[Task data]:

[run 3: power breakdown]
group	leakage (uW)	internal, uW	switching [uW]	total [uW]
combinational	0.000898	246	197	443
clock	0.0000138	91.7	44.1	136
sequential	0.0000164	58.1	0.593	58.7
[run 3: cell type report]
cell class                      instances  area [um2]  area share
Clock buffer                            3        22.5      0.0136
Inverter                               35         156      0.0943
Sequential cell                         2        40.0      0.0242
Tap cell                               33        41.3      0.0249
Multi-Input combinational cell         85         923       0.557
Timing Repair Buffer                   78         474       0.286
**config.mk**
```make
export PLATFORM = sky130hd
export DESIGN_NAME = hac_and2_cell
export DESIGN_NICKNAME = d
export VERILOG_FILES = /design/src/rtl/hac_and2_cell.sv
export SDC_FILE = /design/constraint.sdc
export NUM_CORES = 1
export LEC_CHECK = 0
export BUFFER_PORTS_ARGS = -buffer_cell sky130_fd_sc_hd__buf_2
export CAP_MARGIN = 20
export CORE_MARGIN = 5
export CORE_UTILIZATION = 53
export DETAILED_ROUTE_END_ITERATION = 7
export GPL_TIMING_DRIVEN = 0
export PLACE_DENSITY = 0.78
export SLEW_MARGIN = 10
export SYNTH_ARGS = -nofsm -noshare
export SYNTH_HDL_FRONTEND = slang
export SYNTH_SLANG_ARGS = --single-unit
```
**constraint.sdc**
```tcl
create_clock -name clk -period 2.6 [get_ports clk]
set_clock_uncertainty 0.2 [all_clocks]
set_input_delay 0.26 -clock clk [delete_from_list [all_inputs] [get_ports clk]]
set_output_delay 0.26 -clock clk [all_outputs]
set_load 0.1 [all_outputs]
```
**src/rtl/hac_and2_cell.sv**
```systemverilog
// Two-input AND leaf cell with 3-valued inputs, LATENCY-deep (value, known) pipeline,
// and watch-event pulses and saturating counters on known output transitions.
module hac_and2_cell #(
  parameter string       PRSIM_NAME = "",
  parameter int unsigned LATENCY    = 1,
  parameter int unsigned CNT_W      = 16
) (
  input  logic             clk,
  input  logic             rst,
  input  logic             a,
  input  logic             a_vld,
  input  logic             b,
  input  logic             b_vld,
  output logic             z,
  output logic             z_vld,
  output logic             z_rise,
  output logic             z_fall,
  output logic [CNT_W-1:0] rise_cnt,
  output logic [CNT_W-1:0] fall_cnt
);

  localparam int unsigned LAST = LATENCY - 1;

  logic [LATENCY-1:0] val_q, val_d;
  logic [LATENCY-1:0] kn_q, kn_d;
  logic               prev_z_q, prev_z_d;
  logic               prev_vld_q, prev_vld_d;
  logic               z_rise_q, z_rise_d;
  logic               z_fall_q, z_fall_d;
  logic [CNT_W-1:0]   rise_cnt_q, rise_cnt_d;
  logic [CNT_W-1:0]   fall_cnt_q, fall_cnt_d;
  logic               s0_zero, s0_one;

  always_comb begin
    // A known zero on either input controls the output regardless of the other.
    s0_zero = (a_vld & ~a) | (b_vld & ~b);
    s0_one  = a_vld & b_vld & a & b;

    val_d    = '0;
    kn_d     = '0;
    val_d[0] = s0_one;
    kn_d[0]  = s0_zero | s0_one;
    for (int unsigned i = 1; i < LATENCY; i++) begin
      val_d[i] = val_q[i-1];
      kn_d[i]  = kn_q[i-1];
    end

    prev_z_d   = val_q[LAST];
    prev_vld_d = kn_q[LAST];

    z_rise_d = prev_vld_q & ~prev_z_q & kn_q[LAST] &  val_q[LAST];
    z_fall_d = prev_vld_q &  prev_z_q & kn_q[LAST] & ~val_q[LAST];

    rise_cnt_d = rise_cnt_q;
    fall_cnt_d = fall_cnt_q;
    if (z_rise_d && (rise_cnt_q != '1)) rise_cnt_d = rise_cnt_q + CNT_W'(1);
    if (z_fall_d && (fall_cnt_q != '1)) fall_cnt_d = fall_cnt_q + CNT_W'(1);
  end

  always_ff @(posedge clk) begin
    if (rst) begin
      val_q      <= '0;
      kn_q       <= '0;
      prev_z_q   <= 1'b0;
      prev_vld_q <= 1'b0;
      z_rise_q   <= 1'b0;
      z_fall_q   <= 1'b0;
      rise_cnt_q <= '0;
      fall_cnt_q <= '0;
    end else begin
      val_q      <= val_d;
      kn_q       <= kn_d;
      prev_z_q   <= prev_z_d;
      prev_vld_q <= prev_vld_d;
      z_rise_q   <= z_rise_d;
      z_fall_q   <= z_fall_d;
      rise_cnt_q <= rise_cnt_d;
      fall_cnt_q <= fall_cnt_d;
    end
  end

  assign z        = val_q[LAST];
  assign z_vld    = kn_q[LAST];
  assign z_rise   = z_rise_q;
  assign z_fall   = z_fall_q;
  assign rise_cnt = rise_cnt_q;
  assign fall_cnt = fall_cnt_q;

endmodule

```
==> results of run 1 <==
-- per-layer routing --
metal / up-vias / part of all wire, %
met5: - / 0
met4: 0 / 1.1
met3: 8 / 6.4
met2: 70 / 46
met1: 866 / 46
li1: 936 / -
-- registers in the layout (all words and copies together), names as in the netlist --
register and flops:
fall_cnt 16, rise_cnt 16, prev_vld_q 1, prev_z_q 1, z 1, z_fall 1
z_rise 1, z_vld 1
-- kinds of logic after synthesis --
logic type	after synthesis	share of synthesized area, %
and+or+nand+nor	100	33.6
buffers and inverters	16	3.83
DFF	38	40.2
muxes	7	4.09
adders and majority gates	2	1.32
AOI/OAI and AO/OA	52	17.0
-- worst register-to-register path: cells and delay by family (launching register included) --
family	cells	cell delay [ns]
multiplexers	1	0.36
flip-flops	1	0.39
adder cells (fa/ha/maj)	1	0.20
AND/OR/NAND/NOR	3	0.88
buffers and inverters	1	0.17
-- layout by cell type (no fill, tap or decap), drive strengths merged, types with 2 or more instances in the layout --
master       count
o41ai            4
and3             2
nor4             6
o21ai            9
ha               2
nor2b            7
inv              6
nor2            12
nand4           12
o31ai           11
nand2b           2
or4             13
mux2             6
dfxtp           38
nand2           13
or3              8
dlygate4sd3      5
clkbuf          11
or2              3
nor3             5
o311ai           3
buf             47
a21oi           23
nand3           11
nand4b           2
-- area by class of cell --
type	instances	area [um^2]
plain buffers	10	50.0
inverters	6	22.5
clock inverters	1	30.0
fillers	287	1080
well taps	46	57.6
clock buffers	7	45.0
repair buffers	46	255
flip-flops and latches	38	792
multi-input cells	161	1060
-- what timing repair did --
action | in CTS | in global routing
setup endpoints to repair | 0 | 0
gates resized for setup | 0 | 0
hold endpoints to repair | 2 | 0
hold buffers | 5 | 0
-- power groups by stage --
stage | combinational [mW] | sequential, mW | clock [mW]
final | 0.0404 | 0.586 | 0.394
after global routing | 0.0446 | 0.587 | 0.435
after CTS | 0.0407 | 0.587 | 0.407
after detailed placement | 0.0362 | 0.600 | 0
after global placement | 0.0356 | 0.600 | 0
after floorplan | 0.0134 | 0.610 | 0
-- final timing paths --
path	to	slack, ns
min	z_vld	0.08
max reg2reg	rise_cnt[14]	0.31
min reg2reg	rise_cnt[7]	0.29
max	rise_cnt[14]	0.31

[What is being asked]: How many lines of the data hold the string "LATENCY"? Reply with the number alone.

[Answer for this exercise]: 6